**REQUIREMENT**
For the material below, output exactly the span from the line with "buf_12 | 8 |" to the line with "floorplan,last_q$_DFFE_PP1P_,ram_wdata_o[0],350,5", including both, and nothing besides.

**TASK INPUT**
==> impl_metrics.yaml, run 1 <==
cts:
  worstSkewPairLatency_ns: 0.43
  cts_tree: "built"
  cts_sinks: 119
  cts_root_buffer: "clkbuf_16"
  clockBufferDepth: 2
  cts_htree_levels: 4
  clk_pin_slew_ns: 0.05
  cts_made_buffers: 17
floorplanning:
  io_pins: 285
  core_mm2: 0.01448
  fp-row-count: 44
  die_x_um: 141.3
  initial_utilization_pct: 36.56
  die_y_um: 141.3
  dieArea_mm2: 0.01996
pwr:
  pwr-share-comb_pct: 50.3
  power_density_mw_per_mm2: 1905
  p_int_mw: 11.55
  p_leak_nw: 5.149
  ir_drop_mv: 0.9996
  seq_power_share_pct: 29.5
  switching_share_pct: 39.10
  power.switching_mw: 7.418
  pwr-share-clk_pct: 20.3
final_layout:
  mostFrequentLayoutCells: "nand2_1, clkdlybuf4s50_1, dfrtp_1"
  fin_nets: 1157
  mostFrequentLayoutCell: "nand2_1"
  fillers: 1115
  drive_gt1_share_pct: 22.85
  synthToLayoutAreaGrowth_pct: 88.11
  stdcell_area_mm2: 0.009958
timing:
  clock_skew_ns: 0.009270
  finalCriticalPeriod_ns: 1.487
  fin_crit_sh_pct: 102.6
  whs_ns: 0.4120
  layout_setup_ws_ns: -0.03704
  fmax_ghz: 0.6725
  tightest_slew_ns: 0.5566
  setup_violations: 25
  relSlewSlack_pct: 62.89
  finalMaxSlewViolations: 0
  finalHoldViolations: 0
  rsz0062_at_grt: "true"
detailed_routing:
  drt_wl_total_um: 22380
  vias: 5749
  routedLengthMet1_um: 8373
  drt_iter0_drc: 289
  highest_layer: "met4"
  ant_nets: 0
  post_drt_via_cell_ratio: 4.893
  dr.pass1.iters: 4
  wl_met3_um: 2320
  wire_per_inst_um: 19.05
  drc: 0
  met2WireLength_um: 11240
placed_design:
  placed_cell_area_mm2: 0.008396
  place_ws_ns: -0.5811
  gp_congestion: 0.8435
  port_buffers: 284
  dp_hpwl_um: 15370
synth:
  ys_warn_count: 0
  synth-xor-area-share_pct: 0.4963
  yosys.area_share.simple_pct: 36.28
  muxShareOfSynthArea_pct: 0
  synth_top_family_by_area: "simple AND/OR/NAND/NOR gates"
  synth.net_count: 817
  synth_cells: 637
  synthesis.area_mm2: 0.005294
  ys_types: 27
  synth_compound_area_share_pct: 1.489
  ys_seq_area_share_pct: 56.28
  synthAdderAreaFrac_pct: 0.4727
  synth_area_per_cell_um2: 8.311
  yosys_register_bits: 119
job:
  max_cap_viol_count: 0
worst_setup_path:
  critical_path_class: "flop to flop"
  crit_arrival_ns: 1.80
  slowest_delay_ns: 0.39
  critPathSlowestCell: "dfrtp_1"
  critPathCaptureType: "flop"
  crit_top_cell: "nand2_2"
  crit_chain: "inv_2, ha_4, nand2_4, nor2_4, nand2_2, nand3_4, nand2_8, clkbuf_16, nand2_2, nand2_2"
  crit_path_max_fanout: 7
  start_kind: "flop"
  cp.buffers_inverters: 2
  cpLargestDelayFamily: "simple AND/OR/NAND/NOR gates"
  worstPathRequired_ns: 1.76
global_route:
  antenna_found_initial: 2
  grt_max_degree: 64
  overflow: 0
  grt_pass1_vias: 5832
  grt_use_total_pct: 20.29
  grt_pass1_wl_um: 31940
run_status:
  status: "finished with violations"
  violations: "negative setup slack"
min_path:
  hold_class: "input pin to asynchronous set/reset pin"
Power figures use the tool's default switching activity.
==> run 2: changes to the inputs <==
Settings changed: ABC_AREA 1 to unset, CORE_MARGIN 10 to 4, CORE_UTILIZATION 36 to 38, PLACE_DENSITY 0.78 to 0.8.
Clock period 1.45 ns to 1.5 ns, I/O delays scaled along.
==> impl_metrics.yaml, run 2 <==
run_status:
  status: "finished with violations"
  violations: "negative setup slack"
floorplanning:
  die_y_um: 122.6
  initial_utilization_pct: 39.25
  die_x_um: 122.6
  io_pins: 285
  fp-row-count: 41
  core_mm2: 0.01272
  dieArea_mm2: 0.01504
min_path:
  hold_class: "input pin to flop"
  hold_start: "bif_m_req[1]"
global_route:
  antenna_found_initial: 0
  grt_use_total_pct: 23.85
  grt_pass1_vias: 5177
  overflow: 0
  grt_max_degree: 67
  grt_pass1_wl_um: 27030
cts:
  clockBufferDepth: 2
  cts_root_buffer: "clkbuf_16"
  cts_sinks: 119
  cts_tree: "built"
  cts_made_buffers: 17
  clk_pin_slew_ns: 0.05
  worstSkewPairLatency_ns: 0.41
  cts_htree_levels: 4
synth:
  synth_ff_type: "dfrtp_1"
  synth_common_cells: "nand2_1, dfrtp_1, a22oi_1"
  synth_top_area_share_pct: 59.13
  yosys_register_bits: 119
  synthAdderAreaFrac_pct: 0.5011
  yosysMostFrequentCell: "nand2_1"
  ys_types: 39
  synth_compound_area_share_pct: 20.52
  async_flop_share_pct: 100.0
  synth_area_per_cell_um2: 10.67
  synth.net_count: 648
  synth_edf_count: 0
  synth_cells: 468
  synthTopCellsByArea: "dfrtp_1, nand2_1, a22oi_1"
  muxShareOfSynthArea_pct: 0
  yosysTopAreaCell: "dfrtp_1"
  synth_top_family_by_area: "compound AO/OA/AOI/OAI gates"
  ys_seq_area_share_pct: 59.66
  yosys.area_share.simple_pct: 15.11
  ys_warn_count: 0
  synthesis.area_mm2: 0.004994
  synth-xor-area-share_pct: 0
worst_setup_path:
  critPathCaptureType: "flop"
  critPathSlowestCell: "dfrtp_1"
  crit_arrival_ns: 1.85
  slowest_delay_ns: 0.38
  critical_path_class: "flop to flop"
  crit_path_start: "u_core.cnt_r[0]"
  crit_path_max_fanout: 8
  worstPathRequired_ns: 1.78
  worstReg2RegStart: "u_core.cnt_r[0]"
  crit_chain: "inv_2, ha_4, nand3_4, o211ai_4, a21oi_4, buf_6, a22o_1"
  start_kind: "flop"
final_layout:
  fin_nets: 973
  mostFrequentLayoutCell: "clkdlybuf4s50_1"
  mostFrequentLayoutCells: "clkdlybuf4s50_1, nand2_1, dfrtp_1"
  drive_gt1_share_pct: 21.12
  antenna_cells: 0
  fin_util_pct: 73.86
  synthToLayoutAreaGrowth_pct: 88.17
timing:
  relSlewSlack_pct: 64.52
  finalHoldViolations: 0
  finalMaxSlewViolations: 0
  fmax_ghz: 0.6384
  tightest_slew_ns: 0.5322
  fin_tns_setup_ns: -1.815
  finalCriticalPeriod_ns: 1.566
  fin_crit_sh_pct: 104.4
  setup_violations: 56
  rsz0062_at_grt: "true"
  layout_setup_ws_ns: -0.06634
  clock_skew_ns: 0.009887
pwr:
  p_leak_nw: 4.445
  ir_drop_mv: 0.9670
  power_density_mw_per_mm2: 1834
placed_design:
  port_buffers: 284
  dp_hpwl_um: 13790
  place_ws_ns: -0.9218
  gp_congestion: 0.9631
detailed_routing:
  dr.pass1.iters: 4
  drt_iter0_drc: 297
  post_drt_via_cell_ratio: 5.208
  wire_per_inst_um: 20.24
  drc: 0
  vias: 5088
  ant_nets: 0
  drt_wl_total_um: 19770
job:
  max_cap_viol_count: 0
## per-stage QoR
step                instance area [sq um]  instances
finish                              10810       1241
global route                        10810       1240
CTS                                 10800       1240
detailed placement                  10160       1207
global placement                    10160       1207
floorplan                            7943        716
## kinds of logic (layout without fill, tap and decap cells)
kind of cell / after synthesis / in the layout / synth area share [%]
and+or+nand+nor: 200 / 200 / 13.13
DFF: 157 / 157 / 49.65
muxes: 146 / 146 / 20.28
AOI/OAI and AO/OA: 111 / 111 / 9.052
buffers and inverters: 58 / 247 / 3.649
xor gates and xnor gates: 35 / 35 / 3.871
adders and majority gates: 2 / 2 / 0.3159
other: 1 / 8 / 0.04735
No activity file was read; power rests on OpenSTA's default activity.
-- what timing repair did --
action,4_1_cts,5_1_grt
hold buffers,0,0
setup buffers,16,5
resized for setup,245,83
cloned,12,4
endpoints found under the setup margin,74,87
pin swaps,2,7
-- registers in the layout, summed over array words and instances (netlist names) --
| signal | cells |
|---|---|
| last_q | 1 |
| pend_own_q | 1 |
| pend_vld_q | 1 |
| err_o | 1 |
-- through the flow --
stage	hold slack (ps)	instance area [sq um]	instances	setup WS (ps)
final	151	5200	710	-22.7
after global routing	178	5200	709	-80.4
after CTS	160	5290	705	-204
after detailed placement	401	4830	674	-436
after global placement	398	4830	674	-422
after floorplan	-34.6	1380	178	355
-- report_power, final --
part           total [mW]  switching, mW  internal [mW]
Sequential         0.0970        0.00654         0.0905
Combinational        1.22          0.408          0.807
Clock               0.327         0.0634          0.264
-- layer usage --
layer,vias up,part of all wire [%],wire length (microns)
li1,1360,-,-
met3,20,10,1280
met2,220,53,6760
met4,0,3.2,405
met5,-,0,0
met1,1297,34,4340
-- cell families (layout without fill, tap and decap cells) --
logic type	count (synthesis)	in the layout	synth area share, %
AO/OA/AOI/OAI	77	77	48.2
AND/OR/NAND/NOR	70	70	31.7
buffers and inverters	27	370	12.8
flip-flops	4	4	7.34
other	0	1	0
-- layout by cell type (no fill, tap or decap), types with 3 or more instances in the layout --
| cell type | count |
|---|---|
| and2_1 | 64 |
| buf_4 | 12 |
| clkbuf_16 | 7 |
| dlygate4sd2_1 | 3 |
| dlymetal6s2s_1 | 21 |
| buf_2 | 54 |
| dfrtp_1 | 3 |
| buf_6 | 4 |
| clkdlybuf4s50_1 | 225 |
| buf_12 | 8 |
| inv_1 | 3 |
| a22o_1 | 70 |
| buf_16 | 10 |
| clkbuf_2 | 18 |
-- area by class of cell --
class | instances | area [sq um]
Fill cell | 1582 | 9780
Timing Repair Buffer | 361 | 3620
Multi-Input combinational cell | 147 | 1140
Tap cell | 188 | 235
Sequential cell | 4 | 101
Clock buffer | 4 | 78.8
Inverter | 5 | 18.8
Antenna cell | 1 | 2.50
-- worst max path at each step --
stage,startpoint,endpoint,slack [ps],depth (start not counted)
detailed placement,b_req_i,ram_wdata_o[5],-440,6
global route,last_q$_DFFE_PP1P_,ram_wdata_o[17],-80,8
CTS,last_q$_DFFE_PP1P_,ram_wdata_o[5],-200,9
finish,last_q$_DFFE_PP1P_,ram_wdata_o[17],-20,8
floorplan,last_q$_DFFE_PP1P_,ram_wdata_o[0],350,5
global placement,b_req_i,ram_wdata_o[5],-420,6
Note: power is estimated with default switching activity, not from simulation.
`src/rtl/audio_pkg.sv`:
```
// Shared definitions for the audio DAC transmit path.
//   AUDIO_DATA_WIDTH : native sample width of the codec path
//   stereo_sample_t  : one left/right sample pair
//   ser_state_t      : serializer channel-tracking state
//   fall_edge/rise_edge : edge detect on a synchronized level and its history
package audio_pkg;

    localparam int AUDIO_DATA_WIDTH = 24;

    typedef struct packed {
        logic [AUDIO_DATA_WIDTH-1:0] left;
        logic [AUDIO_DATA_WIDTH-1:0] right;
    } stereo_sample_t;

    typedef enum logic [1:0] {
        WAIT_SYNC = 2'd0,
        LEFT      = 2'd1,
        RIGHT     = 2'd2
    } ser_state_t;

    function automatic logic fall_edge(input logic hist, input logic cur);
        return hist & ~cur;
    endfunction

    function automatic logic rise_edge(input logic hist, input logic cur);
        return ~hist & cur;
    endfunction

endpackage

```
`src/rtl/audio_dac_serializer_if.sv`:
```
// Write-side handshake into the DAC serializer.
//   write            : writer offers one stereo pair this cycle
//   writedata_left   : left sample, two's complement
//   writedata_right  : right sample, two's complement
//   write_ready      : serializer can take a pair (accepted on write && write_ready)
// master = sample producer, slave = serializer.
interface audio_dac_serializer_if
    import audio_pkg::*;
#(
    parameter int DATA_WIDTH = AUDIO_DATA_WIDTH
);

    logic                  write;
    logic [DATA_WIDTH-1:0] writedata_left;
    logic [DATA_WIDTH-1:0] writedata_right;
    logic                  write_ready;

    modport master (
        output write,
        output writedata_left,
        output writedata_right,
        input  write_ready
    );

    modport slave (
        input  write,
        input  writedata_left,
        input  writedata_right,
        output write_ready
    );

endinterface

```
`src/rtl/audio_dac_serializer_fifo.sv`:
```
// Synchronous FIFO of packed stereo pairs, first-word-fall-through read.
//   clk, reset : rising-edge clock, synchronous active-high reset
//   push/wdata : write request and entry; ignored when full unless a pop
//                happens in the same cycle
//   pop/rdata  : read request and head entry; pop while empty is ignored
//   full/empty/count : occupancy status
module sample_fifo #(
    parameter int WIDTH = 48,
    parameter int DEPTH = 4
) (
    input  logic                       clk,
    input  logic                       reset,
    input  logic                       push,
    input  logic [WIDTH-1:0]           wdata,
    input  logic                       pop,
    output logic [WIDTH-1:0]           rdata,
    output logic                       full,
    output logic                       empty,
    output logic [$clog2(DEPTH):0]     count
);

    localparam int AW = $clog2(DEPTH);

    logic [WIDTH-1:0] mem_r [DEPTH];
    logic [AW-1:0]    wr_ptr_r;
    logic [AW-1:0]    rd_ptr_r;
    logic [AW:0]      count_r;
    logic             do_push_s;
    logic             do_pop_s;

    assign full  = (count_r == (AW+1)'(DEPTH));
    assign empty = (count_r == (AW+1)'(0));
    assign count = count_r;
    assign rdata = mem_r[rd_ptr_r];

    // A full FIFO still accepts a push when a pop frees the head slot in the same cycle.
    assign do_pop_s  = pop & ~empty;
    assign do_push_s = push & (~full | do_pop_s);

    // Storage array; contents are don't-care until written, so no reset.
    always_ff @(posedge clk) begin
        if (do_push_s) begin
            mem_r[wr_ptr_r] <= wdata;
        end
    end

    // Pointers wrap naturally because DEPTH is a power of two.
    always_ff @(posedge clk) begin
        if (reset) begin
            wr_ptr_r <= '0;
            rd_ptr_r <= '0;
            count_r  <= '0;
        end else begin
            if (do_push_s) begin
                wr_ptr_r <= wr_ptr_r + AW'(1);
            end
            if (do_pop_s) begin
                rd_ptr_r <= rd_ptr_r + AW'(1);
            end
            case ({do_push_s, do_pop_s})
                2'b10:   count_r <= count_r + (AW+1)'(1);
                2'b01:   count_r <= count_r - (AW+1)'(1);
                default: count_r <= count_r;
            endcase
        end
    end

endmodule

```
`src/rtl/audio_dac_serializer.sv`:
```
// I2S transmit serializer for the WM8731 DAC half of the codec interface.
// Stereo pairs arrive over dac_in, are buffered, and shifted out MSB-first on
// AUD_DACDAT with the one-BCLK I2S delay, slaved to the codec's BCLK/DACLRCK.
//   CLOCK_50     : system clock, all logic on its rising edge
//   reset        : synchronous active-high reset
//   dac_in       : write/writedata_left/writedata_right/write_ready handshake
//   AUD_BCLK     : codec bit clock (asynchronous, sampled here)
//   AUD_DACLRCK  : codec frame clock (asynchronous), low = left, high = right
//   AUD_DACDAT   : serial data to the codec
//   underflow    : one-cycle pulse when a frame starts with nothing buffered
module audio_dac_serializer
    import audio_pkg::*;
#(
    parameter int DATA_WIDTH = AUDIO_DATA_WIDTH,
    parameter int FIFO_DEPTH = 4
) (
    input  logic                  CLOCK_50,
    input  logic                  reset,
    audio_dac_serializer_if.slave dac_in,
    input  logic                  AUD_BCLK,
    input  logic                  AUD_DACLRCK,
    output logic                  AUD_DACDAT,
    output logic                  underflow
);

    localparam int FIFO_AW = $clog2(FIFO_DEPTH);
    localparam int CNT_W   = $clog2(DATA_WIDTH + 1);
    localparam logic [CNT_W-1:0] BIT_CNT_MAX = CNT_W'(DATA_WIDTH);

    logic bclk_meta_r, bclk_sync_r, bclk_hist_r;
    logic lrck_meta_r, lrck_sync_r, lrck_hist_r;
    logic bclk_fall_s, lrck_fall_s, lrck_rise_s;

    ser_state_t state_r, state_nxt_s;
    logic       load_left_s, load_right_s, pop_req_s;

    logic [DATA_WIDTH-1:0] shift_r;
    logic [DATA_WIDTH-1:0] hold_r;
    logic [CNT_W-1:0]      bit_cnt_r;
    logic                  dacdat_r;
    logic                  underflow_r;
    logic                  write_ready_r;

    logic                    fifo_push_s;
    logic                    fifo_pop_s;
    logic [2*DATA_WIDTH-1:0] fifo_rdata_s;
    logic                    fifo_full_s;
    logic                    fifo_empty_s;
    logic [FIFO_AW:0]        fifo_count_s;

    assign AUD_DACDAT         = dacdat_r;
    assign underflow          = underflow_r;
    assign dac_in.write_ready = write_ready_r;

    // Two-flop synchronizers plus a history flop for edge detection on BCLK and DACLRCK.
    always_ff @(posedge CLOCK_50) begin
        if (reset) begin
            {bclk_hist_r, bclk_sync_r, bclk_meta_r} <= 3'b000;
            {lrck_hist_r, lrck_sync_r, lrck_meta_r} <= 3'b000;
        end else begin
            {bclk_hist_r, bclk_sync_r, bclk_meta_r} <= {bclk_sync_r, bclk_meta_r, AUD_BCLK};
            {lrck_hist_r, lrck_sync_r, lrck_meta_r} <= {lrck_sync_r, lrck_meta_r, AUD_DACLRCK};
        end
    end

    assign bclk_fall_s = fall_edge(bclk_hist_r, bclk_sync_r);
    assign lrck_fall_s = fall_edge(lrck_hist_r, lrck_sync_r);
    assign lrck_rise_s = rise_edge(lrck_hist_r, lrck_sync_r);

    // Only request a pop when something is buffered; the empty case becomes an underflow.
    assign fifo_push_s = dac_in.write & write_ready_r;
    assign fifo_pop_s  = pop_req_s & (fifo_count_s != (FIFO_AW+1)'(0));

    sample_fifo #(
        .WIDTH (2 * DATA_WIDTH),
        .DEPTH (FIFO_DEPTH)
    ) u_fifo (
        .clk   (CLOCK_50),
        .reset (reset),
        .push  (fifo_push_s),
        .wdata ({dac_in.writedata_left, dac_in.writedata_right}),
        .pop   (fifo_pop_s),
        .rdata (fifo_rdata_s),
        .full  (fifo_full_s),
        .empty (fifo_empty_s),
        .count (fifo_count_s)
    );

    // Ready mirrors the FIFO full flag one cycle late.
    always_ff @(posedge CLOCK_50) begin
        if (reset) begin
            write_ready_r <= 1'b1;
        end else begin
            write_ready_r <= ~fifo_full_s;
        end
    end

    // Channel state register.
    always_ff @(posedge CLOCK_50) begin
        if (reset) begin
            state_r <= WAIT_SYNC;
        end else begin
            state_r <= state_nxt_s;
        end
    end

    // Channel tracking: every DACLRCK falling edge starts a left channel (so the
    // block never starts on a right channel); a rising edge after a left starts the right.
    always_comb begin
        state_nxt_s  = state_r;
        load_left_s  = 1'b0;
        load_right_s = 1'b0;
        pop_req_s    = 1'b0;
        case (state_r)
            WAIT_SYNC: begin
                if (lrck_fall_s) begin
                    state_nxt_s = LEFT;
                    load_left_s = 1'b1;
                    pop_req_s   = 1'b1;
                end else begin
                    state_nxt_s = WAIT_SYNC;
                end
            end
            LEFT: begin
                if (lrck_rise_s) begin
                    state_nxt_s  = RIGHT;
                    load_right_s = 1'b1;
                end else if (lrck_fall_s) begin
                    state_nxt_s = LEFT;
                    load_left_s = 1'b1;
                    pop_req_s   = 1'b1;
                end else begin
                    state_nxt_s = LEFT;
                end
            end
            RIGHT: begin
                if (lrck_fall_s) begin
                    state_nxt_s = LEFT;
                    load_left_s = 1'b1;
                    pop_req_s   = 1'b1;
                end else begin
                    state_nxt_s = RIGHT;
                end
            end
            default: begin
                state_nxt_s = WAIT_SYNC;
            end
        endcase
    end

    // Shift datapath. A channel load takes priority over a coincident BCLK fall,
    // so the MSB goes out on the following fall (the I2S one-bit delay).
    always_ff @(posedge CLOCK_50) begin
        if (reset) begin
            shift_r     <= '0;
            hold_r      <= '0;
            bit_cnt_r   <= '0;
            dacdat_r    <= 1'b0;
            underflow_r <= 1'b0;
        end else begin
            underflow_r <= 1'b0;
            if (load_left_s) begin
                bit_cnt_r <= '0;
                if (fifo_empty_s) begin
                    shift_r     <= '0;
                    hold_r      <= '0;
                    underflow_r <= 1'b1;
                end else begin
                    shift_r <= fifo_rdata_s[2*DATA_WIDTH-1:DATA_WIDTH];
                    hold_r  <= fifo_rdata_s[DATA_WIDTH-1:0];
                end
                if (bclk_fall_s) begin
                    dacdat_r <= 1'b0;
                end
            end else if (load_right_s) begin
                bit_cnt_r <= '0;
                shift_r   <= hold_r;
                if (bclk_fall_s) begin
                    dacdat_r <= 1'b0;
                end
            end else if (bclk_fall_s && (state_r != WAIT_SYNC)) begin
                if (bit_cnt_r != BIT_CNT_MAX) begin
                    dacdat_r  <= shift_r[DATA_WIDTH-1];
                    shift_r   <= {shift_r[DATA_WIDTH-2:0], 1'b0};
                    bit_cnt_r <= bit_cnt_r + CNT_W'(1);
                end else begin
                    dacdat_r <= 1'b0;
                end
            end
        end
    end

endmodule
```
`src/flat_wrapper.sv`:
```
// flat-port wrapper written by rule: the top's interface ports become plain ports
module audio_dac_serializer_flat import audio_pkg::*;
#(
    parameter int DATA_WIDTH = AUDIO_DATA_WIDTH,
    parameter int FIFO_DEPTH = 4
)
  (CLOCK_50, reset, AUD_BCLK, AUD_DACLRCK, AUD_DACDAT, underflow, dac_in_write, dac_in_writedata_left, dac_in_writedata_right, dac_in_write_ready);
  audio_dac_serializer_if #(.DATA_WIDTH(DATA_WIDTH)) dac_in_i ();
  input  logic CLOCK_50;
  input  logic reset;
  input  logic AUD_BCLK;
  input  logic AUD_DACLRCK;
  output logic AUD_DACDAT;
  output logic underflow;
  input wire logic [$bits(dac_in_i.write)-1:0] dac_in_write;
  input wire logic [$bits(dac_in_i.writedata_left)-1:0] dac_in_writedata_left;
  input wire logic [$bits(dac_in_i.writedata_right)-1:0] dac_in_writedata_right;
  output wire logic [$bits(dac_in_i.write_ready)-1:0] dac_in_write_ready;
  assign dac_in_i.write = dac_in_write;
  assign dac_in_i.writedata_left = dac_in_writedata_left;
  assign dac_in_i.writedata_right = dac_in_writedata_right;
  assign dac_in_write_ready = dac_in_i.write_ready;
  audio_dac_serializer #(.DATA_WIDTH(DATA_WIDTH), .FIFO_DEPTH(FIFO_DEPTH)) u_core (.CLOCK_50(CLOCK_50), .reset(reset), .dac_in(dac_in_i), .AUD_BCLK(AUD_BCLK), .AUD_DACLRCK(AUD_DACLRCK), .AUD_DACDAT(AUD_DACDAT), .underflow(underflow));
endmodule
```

**SOLVED PROBLEM**
| buf_12 | 8 |
| inv_1 | 3 |
| a22o_1 | 70 |
| buf_16 | 10 |
| clkbuf_2 | 18 |
-- area by class of cell --
class | instances | area [sq um]
Fill cell | 1582 | 9780
Timing Repair Buffer | 361 | 3620
Multi-Input combinational cell | 147 | 1140
Tap cell | 188 | 235
Sequential cell | 4 | 101
Clock buffer | 4 | 78.8
Inverter | 5 | 18.8
Antenna cell | 1 | 2.50
-- worst max path at each step --
stage,startpoint,endpoint,slack [ps],depth (start not counted)
detailed placement,b_req_i,ram_wdata_o[5],-440,6
global route,last_q$_DFFE_PP1P_,ram_wdata_o[17],-80,8
CTS,last_q$_DFFE_PP1P_,ram_wdata_o[5],-200,9
finish,last_q$_DFFE_PP1P_,ram_wdata_o[17],-20,8
floorplan,last_q$_DFFE_PP1P_,ram_wdata_o[0],350,5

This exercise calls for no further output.